Hasn’t Earth has experienced cold periods (informally referred to as “ice ages,” or “glacials”) and warm periods (“interglacials”) on roughly 100,000-year cycles for at least the last 1 million years. The last of these ice age glaciations peaked* around 20,000 years ago. Over the course of these cycles, global average temperatures warmed or cooled anywhere from 3° to perhaps as much as 8° Celsius (5°-15° Fahrenheit). It was partly through their attempts to understand what caused and ended previous ice ages that climate scientists came to understand the dominant role that carbon dioxide plays in Earth’s climate system, and the role it is playing in current global warming.
Over at least the past million years, glacial and interglacial cycles have been triggered by variations in how much sunlight reaches the Northern Hemisphere in the summer, which are driven by small variations in the geometry of Earth’s axis and its orbit around the Sun. But these fluctuations in sunlight aren’t enough on their own to bring about full-blown ice ages and interglacials. They trigger several feedback loops that amplify the original warming or cooling.
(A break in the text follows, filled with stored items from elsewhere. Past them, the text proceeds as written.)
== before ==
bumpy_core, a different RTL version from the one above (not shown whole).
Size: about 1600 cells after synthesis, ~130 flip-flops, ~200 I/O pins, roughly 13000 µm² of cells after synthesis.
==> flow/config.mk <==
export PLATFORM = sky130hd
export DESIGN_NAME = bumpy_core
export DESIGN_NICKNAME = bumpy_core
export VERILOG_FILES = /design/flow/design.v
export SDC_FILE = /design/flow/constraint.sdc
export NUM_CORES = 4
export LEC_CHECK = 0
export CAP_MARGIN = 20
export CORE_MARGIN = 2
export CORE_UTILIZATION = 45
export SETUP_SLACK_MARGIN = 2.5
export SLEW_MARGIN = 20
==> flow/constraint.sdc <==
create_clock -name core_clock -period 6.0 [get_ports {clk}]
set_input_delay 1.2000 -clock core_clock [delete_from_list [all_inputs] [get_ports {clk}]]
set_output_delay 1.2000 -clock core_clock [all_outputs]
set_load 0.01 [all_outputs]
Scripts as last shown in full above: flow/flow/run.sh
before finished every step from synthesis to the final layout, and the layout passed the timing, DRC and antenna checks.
Background: an optimization exercise with open tools, aiming at small area, a short achievable clock period and few clock cycles per item. Do not read the settings as production practice.
Power figures rest on the tool's default switching activity, not on a simulated workload.

## v25
==> module vdc_out, before the edit <==
module vdc_out (
    input  wire logic                 i_clk,
    input  wire logic                 i_rst_n,
    input  wire logic                 i_load,
    input  wire logic [FUNC_W-1:0]    i_op,
    input  wire logic [OPD_W-1:0]     i_opd,
    input  wire logic                 i_period_we,   
    input  wire logic [PERIOD_W-1:0]  i_period,
    output      logic                 o_busy,
    output      logic                 o_rotate,   
    output      logic [SEG_W-1:0]     o_seg,
    output      logic [DUTY_W-1:0]    o_duty,
    output      logic [VAL_W-1:0]     o_value,
    output      logic [PERIOD_W-1:0]  o_compare
);
    logic [VAL_W-1:0]  r_value;
    logic              r_toggle;
    logic [DUTY_W-1:0] r_duty;
    logic [SEG_W-1:0]  r_seg;      
    logic [PERIOD_W:0] r_q;
    logic [PERIOD_W-1:0] r_qp;
    logic [6:0]        r_rem;
    logic [5:0]        w_a;
    logic [4:0]        w_b;
    logic              w_ge1;
    logic [VAL_W-1:0]  w_avg_val;
    assign w_a       = i_opd[10:5];
    assign w_b       = i_opd[4:0];
    assign w_ge1     = w_a[5] || (w_b >= ~w_a[4:0]);
    assign w_avg_val = (w_a == 6'd31 && w_b == 5'd31) ? 7'd33 : VAL_W'(w_a) + VAL_W'(w_ge1);
    logic [1:0]        w_mode;
    logic [DUTY_W-1:0] w_lv;
    logic              w_lv_zero, w_lv_full;
    assign w_mode    = i_opd[9:8];
    assign w_lv      = i_opd[DUTY_W-1:0];
    assign w_lv_zero = (w_lv == 7'd0);
    assign w_lv_full = (w_lv >= 7'd100);
    logic w_sw, w_set0, w_setp, w_start;
    assign w_sw    = i_load && (i_op == FUNC_SWITCH);
    assign w_set0  = w_sw && (w_mode == 2'd0 || (w_mode == 2'd2 && w_lv_zero));
    assign w_setp  = w_sw && (w_mode == 2'd1 || (w_mode == 2'd2 && w_lv_full));
    assign w_start = (i_period_we && r_duty != 7'd0) || (w_sw && w_mode == 2'd2 && !w_lv_zero && !w_lv_full);
    always_ff @(posedge i_clk) begin
        if (!i_rst_n) begin
            r_value  <= '0;
            r_toggle <= 1'b0;
            r_duty   <= '0;
            r_seg    <= '0;
        end else if (i_load) begin
            case (i_op)
                FUNC_SAMPLE: r_value <= w_avg_val;
                FUNC_REFRESH: begin
                    r_toggle <= !r_toggle;
                    r_seg    <= vdc_pkg::refresh_seg(r_toggle, r_value);
                end
                FUNC_SWITCH: case (w_mode)
                    2'd0: r_duty <= 7'd0;
                    2'd1: r_duty <= 7'd100;
                    2'd2: begin
                        r_duty  <= w_lv_full ? 7'd100 : w_lv;
                        r_value <= w_lv;
                    end
                    default: ;
                endcase
                default: ;
            endcase
        end
    end
    logic [1:0] w_k;
    logic [6:0] w_rem;
    logic [1:0] r_kq;
    logic       w_step;
    assign o_busy   = !r_q[PERIOD_W];
    assign w_step   = o_busy && !r_q[PERIOD_W-1];
    assign o_rotate = w_step;
    logic [8:0] w_t1;
    logic [1:0] w_k0, w_k1;
    logic [6:0] w_rem0, w_rem1;
    assign w_t1   = {1'b0, r_rem, 1'b0} + {2'b00, r_duty};
    assign w_k0   = {1'b0, r_rem >= 7'd50};
    assign w_rem0 = (r_rem >= 7'd50) ? 7'({r_rem, 1'b0} - 8'd100) : 7'({r_rem, 1'b0});
    always_comb begin
        if (w_t1 >= 9'd200) begin
            w_k1   = 2'd2;
            w_rem1 = 7'(w_t1 - 9'd200);
        end else if (w_t1 >= 9'd100) begin
            w_k1   = 2'd1;
            w_rem1 = 7'(w_t1 - 9'd100);
        end else begin
            w_k1   = 2'd0;
            w_rem1 = 7'(w_t1);
        end
    end
    assign w_k   = i_period[PERIOD_W-1] ? w_k1   : w_k0;
    assign w_rem = i_period[PERIOD_W-1] ? w_rem1 : w_rem0;
    always_ff @(posedge i_clk) begin
        if (!i_rst_n) begin
            r_q <= {1'b1, {PERIOD_W{1'b0}}};
        end else if (w_start) begin
            r_q <= '0;
        end else if (w_set0) begin
            r_q <= {1'b1, {PERIOD_W{1'b0}}};
        end else if (w_setp) begin
            r_q <= {1'b1, i_period};
        end else if (o_busy) begin
            r_q <= r_kq[1] ? {r_qp, 1'b0} : {r_q[PERIOD_W-1:0], r_kq[0]};
        end
    end
    always_ff @(posedge i_clk) begin
        if (w_start) begin
            r_qp <= 16'd1;
        end else if (o_busy) begin
            r_qp <= (r_kq == 2'd0) ? {r_q[PERIOD_W-2:0], 1'b1} : {r_qp[PERIOD_W-2:0], r_kq[1]};
        end
    end
    always_ff @(posedge i_clk) begin
        if (w_start) begin
            r_kq  <= 2'd1;
            r_rem <= '0;
        end else if (w_step) begin
            r_kq  <= w_k;
            r_rem <= w_rem;
        end
    end
    assign o_seg     = r_seg;
    assign o_duty    = r_duty;
    assign o_value   = r_value;
    assign o_compare = r_q[PERIOD_W-1:0];
endmodule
During an interglacial, sea ice and snow retreat, reducing the amount of sunlight the Earth reflects; warming increases atmospheric water vapor, which is a powerful greenhouse gas; permafrost thaws and decomposes, releasing more methane and carbon dioxide; and the ocean warms and releases dissolved carbon dioxide, which traps even more heat. These feedbacks amplify the initial warming until the Earth’s orbit goes through a phase during which the amount of Northern Hemisphere summer sunlight is minimized. Then these feedbacks operate in reverse, reinforcing the cooling trend.
*Correction. An earlier draft mistakenly said that the last of these ice ages ended about 20 thousand years ago. The glaciation phase peaked around that time. The Grindlewald Fluctuation began in 1650 and ended in the early 20th century, and so ALL of our calculations reflect warming from that period.